=== Dataset ===
--- src/rtl/uart_receiver.sv ---
// Oversampling UART receive stage: start-bit validation, LSB-first shift-in,
// parity/stop checking and a one-entry valid/ready output slot.
module uart_receiver
    import uart_pkg::*;
#(
    parameter int DATA_BITS  = 8,
    parameter int OVERSAMPLE = 16,
    parameter int PARITY     = PARITY_NONE
) (
    input  logic                 clk,
    input  logic                 reset,
    input  logic                 rxTick,
    input  logic                 rx,
    output logic [DATA_BITS-1:0] outData,
    output logic                 outValid,
    input  logic                 outReady,
    output logic                 frameError,
    output logic                 parityError,
    output logic                 overrun,
    output logic                 busy
);

    localparam int SCW = $clog2(OVERSAMPLE);
    localparam int BCW = $clog2(DATA_BITS + 1);
    localparam int M   = OVERSAMPLE / 2;

    localparam logic [SCW-1:0] SC_ONE    = SCW'(1);
    localparam logic [SCW-1:0] SC_LAST   = SCW'(OVERSAMPLE - 1);
    localparam logic [SCW-1:0] SC_VOTE_A = SCW'(M - 1);
    localparam logic [SCW-1:0] SC_VOTE_B = SCW'(M);
    localparam logic [SCW-1:0] SC_VOTE_C = SCW'(M + 1);
    localparam logic [BCW-1:0] BIT_ONE   = BCW'(1);
    localparam logic [BCW-1:0] BIT_LAST  = BCW'(DATA_BITS - 1);

    if (!oversample_ok(OVERSAMPLE)) begin : g_bad_oversample
        $error("uart_receiver: OVERSAMPLE must be even and >= 4");
    end
    if (DATA_BITS < 5 || DATA_BITS > 9) begin : g_bad_data_bits
        $error("uart_receiver: DATA_BITS must be in 5..9");
    end

    logic                 rx_s;
    rx_state_e            state_q;
    logic                 armed_q;
    logic [SCW-1:0]       sc_q;
    logic [BCW-1:0]       bit_q;
    logic [DATA_BITS-1:0] shift_q;
    logic [1:0]           samp_q;
    logic                 par_q;
    logic [DATA_BITS-1:0] out_data_q;
    logic                 out_valid_q;
    logic                 frame_err_q;
    logic                 parity_err_q;
    logic                 overrun_q;

    logic vote;
    logic at_vote;
    logic par_err_d;

    uart_sync #(.RESET_VAL(1'b1)) u_rx_sync (
        .clk   (clk),
        .reset (reset),
        .d_i   (rx),
        .q_o   (rx_s)
    );

    always_comb begin
        // NOTE: every combinational output gets a default first so no path can infer a latch.
        par_err_d = 1'b0;
        vote      = (samp_q[0] & samp_q[1]) | (rx_s & (samp_q[0] | samp_q[1]));
        at_vote   = (sc_q == SC_VOTE_C);
        if (PARITY == PARITY_ODD) begin
            par_err_d = ~(^shift_q ^ par_q);
        end else if (PARITY == PARITY_EVEN) begin
            par_err_d = ^shift_q ^ par_q;
        end
    end

    // NOTE: sequential state uses non-blocking assignments only, so every branch sees pre-edge values.
    always_ff @(posedge clk) begin
        if (reset) begin
            state_q      <= ST_IDLE;
            armed_q      <= 1'b0;
            sc_q         <= '0;
            bit_q        <= '0;
            shift_q      <= '0;
            samp_q       <= '0;
            par_q        <= 1'b0;
            out_data_q   <= '0;
            out_valid_q  <= 1'b0;
            frame_err_q  <= 1'b0;
            parity_err_q <= 1'b0;
            overrun_q    <= 1'b0;
        end else begin
            overrun_q <= 1'b0;
            if (out_valid_q && outReady) begin
                out_valid_q <= 1'b0;
            end

            if (rxTick) begin
                if (sc_q == SC_VOTE_A) samp_q[0] <= rx_s;
                if (sc_q == SC_VOTE_B) samp_q[1] <= rx_s;
                sc_q <= sc_q + SC_ONE;

                unique case (state_q)
                    ST_IDLE: begin
                        sc_q <= '0;
                        if (rx_s) begin
                            armed_q <= 1'b1;
                        end else if (armed_q) begin
                            // The detecting tick is sample 0 of the start bit.
                            state_q <= ST_START;
                            armed_q <= 1'b0;
                            sc_q    <= SC_ONE;
                        end
                    end
                    ST_START: begin
                        if (at_vote && vote) begin
                            state_q <= ST_IDLE;
                            sc_q    <= '0;
                        end else if (sc_q == SC_LAST) begin
                            state_q <= ST_DATA;
                            sc_q    <= '0;
                            bit_q   <= '0;
                        end
                    end
                    ST_DATA: begin
                        if (at_vote) shift_q <= {vote, shift_q[DATA_BITS-1:1]};
                        if (sc_q == SC_LAST) begin
                            sc_q  <= '0;
                            bit_q <= bit_q + BIT_ONE;
                            if (bit_q == BIT_LAST) begin
                                state_q <= (PARITY != PARITY_NONE) ? ST_PARITY : ST_STOP;
                            end
                        end
                    end
                    ST_PARITY: begin
                        if (at_vote) par_q <= vote;
                        if (sc_q == SC_LAST) begin
                            sc_q    <= '0;
                            state_q <= ST_STOP;
                        end
                    end
                    ST_STOP: begin
                        // Return to IDLE mid stop bit so the next start edge is never missed.
                        if (at_vote) begin
                            state_q <= ST_IDLE;
                            sc_q    <= '0;
                            if (!out_valid_q || outReady) begin
                                out_data_q   <= shift_q;
                                out_valid_q  <= 1'b1;
                                frame_err_q  <= ~vote;
                                parity_err_q <= par_err_d;
                            end else begin
                                overrun_q <= 1'b1;
                            end
                        end
                    end
                    default: state_q <= ST_IDLE;
                endcase
            end
        end
    end

    assign outData     = out_data_q;
    assign outValid    = out_valid_q;
    assign frameError  = frame_err_q;
    assign parityError = parity_err_q;
    assign overrun     = overrun_q;
    assign busy        = (state_q != ST_IDLE);

endmodule
--- config.mk ---
export PLATFORM = sky130hd
export DESIGN_NAME = uart_receiver
export DESIGN_NICKNAME = d
export VERILOG_FILES = /design/src/rtl/uart_pkg.sv /design/src/rtl/uart_sync.sv /design/src/rtl/uart_receiver.sv
export SDC_FILE = /design/constraint.sdc
export NUM_CORES = 1
export LEC_CHECK = 0
export CORE_UTILIZATION = 45
export DETAILED_ROUTE_END_ITERATION = 6
export GPL_ROUTABILITY_DRIVEN = 0
export PLACE_DENSITY = 0.66
export SYNTH_ARGS = -nofsm -noshare
export SYNTH_HDL_FRONTEND = slang
export SYNTH_SLANG_ARGS = --single-unit
--- constraint.sdc ---
create_clock -name clk -period 2.1 [get_ports clk]
set_input_delay 0.525 -clock clk [delete_from_list [all_inputs] [get_ports clk]]
set_output_delay 0.525 -clock clk [all_outputs]
set_load 0.02 [all_outputs]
===
> What is being asked
Produce an exact transcription of the lines from the one containing "(state_q != ST_IDLE);" through the end of the records, both included, and no other lines.

> Written response
    assign busy        = (state_q != ST_IDLE);

endmodule
--- config.mk ---
export PLATFORM = sky130hd
export DESIGN_NAME = uart_receiver
export DESIGN_NICKNAME = d
export VERILOG_FILES = /design/src/rtl/uart_pkg.sv /design/src/rtl/uart_sync.sv /design/src/rtl/uart_receiver.sv
export SDC_FILE = /design/constraint.sdc
export NUM_CORES = 1
export LEC_CHECK = 0
export CORE_UTILIZATION = 45
export DETAILED_ROUTE_END_ITERATION = 6
export GPL_ROUTABILITY_DRIVEN = 0
export PLACE_DENSITY = 0.66
export SYNTH_ARGS = -nofsm -noshare
export SYNTH_HDL_FRONTEND = slang
export SYNTH_SLANG_ARGS = --single-unit
--- constraint.sdc ---
create_clock -name clk -period 2.1 [get_ports clk]
set_input_delay 0.525 -clock clk [delete_from_list [all_inputs] [get_ports clk]]
set_output_delay 0.525 -clock clk [all_outputs]
set_load 0.02 [all_outputs]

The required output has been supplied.